Exposé du litige :
Monsieur, [K], [T], né le, [Date naissance 5] 1938, s’est marié avec Madame, [S], [G] le, [Date mariage 1] 1965 à, [Localité 4] et deux enfants sont issus de leur union :
-, [B], [T], né le, [Date naissance 2] 1971,
-, [O], [T], né le, [Date naissance 6] 1973.
Par jugement en date du 3 juillet 1979, le tribunal de grande instance de Bordeaux a prononcé le divorce des époux, confié au père la garde de l’enfant, [B] et à la mère la garde de l’enfant, [O], et condamné notamment M., [K], [T] à verser à Mme, [S], [G], à titre de prestation compensatoire, une rente mensuelle de 1.800 francs, soit 274 euros (arrondi).

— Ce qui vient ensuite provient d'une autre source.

<file path="src/rtl/branch_pkg.sv">
// ============================================================================
// Module : branch_pkg
// Brief  : Opcode / func / rt_field encodings and next-PC select codes shared
//          by the branch resolution unit and its condition evaluator.
// Rev    : 1.0 - initial release
// ============================================================================
`default_nettype none

package branch_pkg;

    // Primary opcodes, instruction bits [31:26]
    localparam logic [5:0] OP_RTYPE  = 6'b000000;
    localparam logic [5:0] OP_REGIMM = 6'b000001;
    localparam logic [5:0] OP_J      = 6'b000010;
    localparam logic [5:0] OP_JAL    = 6'b000011;
    localparam logic [5:0] OP_BEQ    = 6'b000100;
    localparam logic [5:0] OP_BNE    = 6'b000101;
    localparam logic [5:0] OP_BLEZ   = 6'b000110;
    localparam logic [5:0] OP_BGTZ   = 6'b000111;

    // R-type function codes, instruction bits [5:0]
    localparam logic [5:0] FN_JR     = 6'b001000;
    localparam logic [5:0] FN_JALR   = 6'b001001;

    // REGIMM sub-ops carried in the rt field, instruction bits [20:16]
    localparam logic [4:0] RT_BLTZ   = 5'b00000;
    localparam logic [4:0] RT_BGEZ   = 5'b00001;
    localparam logic [4:0] RT_BLTZAL = 5'b10000;
    localparam logic [4:0] RT_BGEZAL = 5'b10001;

    // Next-PC mux select codes
    localparam logic [1:0] PC_SEQ    = 2'b00;
    localparam logic [1:0] PC_BR     = 2'b01;
    localparam logic [1:0] PC_JMP    = 2'b10;
    localparam logic [1:0] PC_REG    = 2'b11;

endpackage : branch_pkg

`default_nettype wire

</file>
<file path="src/rtl/branch_cond.sv">
// ============================================================================
// Module : branch_cond
// Brief  : Pure-combinational condition evaluator for conditional branches.
//          taken is high only for a conditional branch whose signed
//          comparison holds; every other opcode yields 0.
// Rev    : 1.0 - initial release
// ============================================================================
`default_nettype none

module branch_cond
    import branch_pkg::*;
(
    input  logic        [5:0]  op,
    input  logic        [4:0]  rt_field,
    input  logic signed [31:0] rs,
    input  logic signed [31:0] rt,
    output logic               taken
);

    // Evaluate the branch condition selected by op (and rt_field for REGIMM)
    always_comb begin
        taken = 1'b0;
        case (op)
            OP_REGIMM: begin
                case (rt_field)
                    RT_BLTZ, RT_BLTZAL: taken = (rs <  32'sd0);
                    RT_BGEZ, RT_BGEZAL: taken = (rs >= 32'sd0);
                    default:            taken = 1'b0;
                endcase
            end
            OP_BEQ:  taken = (rs == rt);
            OP_BNE:  taken = (rs != rt);
            OP_BLEZ: taken = (rs <= 32'sd0);
            OP_BGTZ: taken = (rs >  32'sd0);
            default: taken = 1'b0;
        endcase
    end

endmodule : branch_cond

`default_nettype wire

</file>
<file path="src/rtl/branch.sv">
// ============================================================================
// Module : branch
// Brief  : MIPS-style branch/jump resolution. Decodes op/func/rt_field,
//          drives the next-PC select combinationally and as a registered
//          copy. Optional statistics counters are built only when the
//          BRANCH_STATS_EN macro is defined; otherwise they read constant 0.
// Rev    : 1.0 - initial release
// ============================================================================
`default_nettype none

module branch
    import branch_pkg::*;
(
    input  logic        clk,
    input  logic        rst,
    input  logic [5:0]  op,
    input  logic [4:0]  rt_field,
    input  logic [5:0]  func,
    input  logic [31:0] rs,
    input  logic [31:0] rt,
    output logic [1:0]  pc_src,
    output logic [1:0]  pc_src_q,
    output logic [31:0] br_count,
    output logic [31:0] taken_count
);

    logic w_taken;

    branch_cond u_cond (
        .op       (op),
        .rt_field (rt_field),
        .rs       (rs),
        .rt       (rt),
        .taken    (w_taken)
    );

    // Next-PC select decode; reset intentionally has no effect here
    always_comb begin
        pc_src = PC_SEQ;
        case (op)
            OP_RTYPE: begin
                if (func == FN_JR || func == FN_JALR) begin
                    pc_src = PC_REG;
                end
            end
            OP_J, OP_JAL: pc_src = PC_JMP;
            OP_REGIMM, OP_BEQ, OP_BNE, OP_BLEZ, OP_BGTZ: begin
                if (w_taken) begin
                    pc_src = PC_BR;
                end
            end
            default: pc_src = PC_SEQ;
        endcase
    end

    // Registered copy of the select, one cycle behind
    always_ff @(posedge clk or posedge rst) begin
        if (rst) begin
            pc_src_q <= PC_SEQ;
        end else begin
            pc_src_q <= pc_src;
        end
    end

`ifdef BRANCH_STATS_EN
    logic        w_is_br;
    logic [31:0] br_count_q,    br_count_d;
    logic [31:0] taken_count_q, taken_count_d;

    // Classify the instruction as a recognised branch/jump, taken or not
    always_comb begin
        w_is_br = 1'b0;
        case (op)
            OP_RTYPE:  w_is_br = (func == FN_JR) || (func == FN_JALR);
            OP_REGIMM: w_is_br = (rt_field == RT_BLTZ)   || (rt_field == RT_BGEZ) ||
                                 (rt_field == RT_BLTZAL) || (rt_field == RT_BGEZAL);
            OP_J, OP_JAL, OP_BEQ, OP_BNE, OP_BLEZ, OP_BGTZ: w_is_br = 1'b1;
            default:   w_is_br = 1'b0;
        endcase
    end

    // Counter next-state; natural 32-bit wrap from all-ones to zero
    always_comb begin
        br_count_d    = br_count_q    + {31'd0, w_is_br};
        taken_count_d = taken_count_q + {31'd0, (pc_src != PC_SEQ)};
    end

    // Statistics counter registers
    always_ff @(posedge clk or posedge rst) begin
        if (rst) begin
            br_count_q    <= 32'd0;
            taken_count_q <= 32'd0;
        end else begin
            br_count_q    <= br_count_d;
            taken_count_q <= taken_count_d;
        end
    end

    assign br_count    = br_count_q;
    assign taken_count = taken_count_q;
`else
    assign br_count    = 32'd0;
    assign taken_count = 32'd0;
`endif

endmodule : branch

`default_nettype wire

</file>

Ce jugement a été confirmé sur plusieurs points, par un arrêt du 30 janvier 1980 rendu par la Cour d’appel de, [Localité 5], excepté sur le montant de la rente mensuelle dûe par M., [K], [T] à son ex-épouse à titre de prestation compensatoire, lequel a été réduit à la somme de 1.200 francs, soit 182 euros, avec indexation, ainsi que sur la condamnation de M., [K], [T] à régler à son ex-épouse une somme de 80.000 francs, soit 12.195 euros (arrondi) à titre de dommages et intérêts.
M., [K], [T] s’est remarié avec Mme, [Y], [H] le, [Date mariage 2] 1981 sans contrat de mariage.
De cette deuxième union est née, [A], [T], le, [Date naissance 4] 1977.
M., [K], [T] est décédé le, [Date décès 1] 2022 à, [Localité 6].
Suivant acte de notoriété dressé le 07 décembre 2022 par maître, [J], [R], notaire à, [Localité 6], aux termes d’un acte reçu le, [Date décès 2] 2020, M., [K], [T] a fait donation au profit de sa conjointe qui a accepté de la toute propriété de l’universalité des biens mobiliers et immobiliers qui composeront sa succession, sans exception ni réserve et la dévolution successorale s’établit comme suit :
- sa conjointe survivante, bénéficiaire légale, en vertu de l’article 757 du code civil du quart en toute propriété de l’universalité des biens mobiliers et immobiliers qui composeront sa succession et donataire en vertu de l’acte susvisé,
- ses deux fils, [O] et, [B] issus de sa première union avec Mme, [S], [G],
- sa fille, [A] issue de son union avec sa conjointe survivante,
chacun des trois héritiers étant habiles à se dire et porter héritiers ensemble pour le tout ou chacun pour un tiers, sauf à tenir compte des droits du conjoint survivant.
Mme, [S], [G] est décédée le, [Date décès 2] 2022 à, [Localité 7] laissant pour lui succéder ses deux fils, [B] et, [O], [T].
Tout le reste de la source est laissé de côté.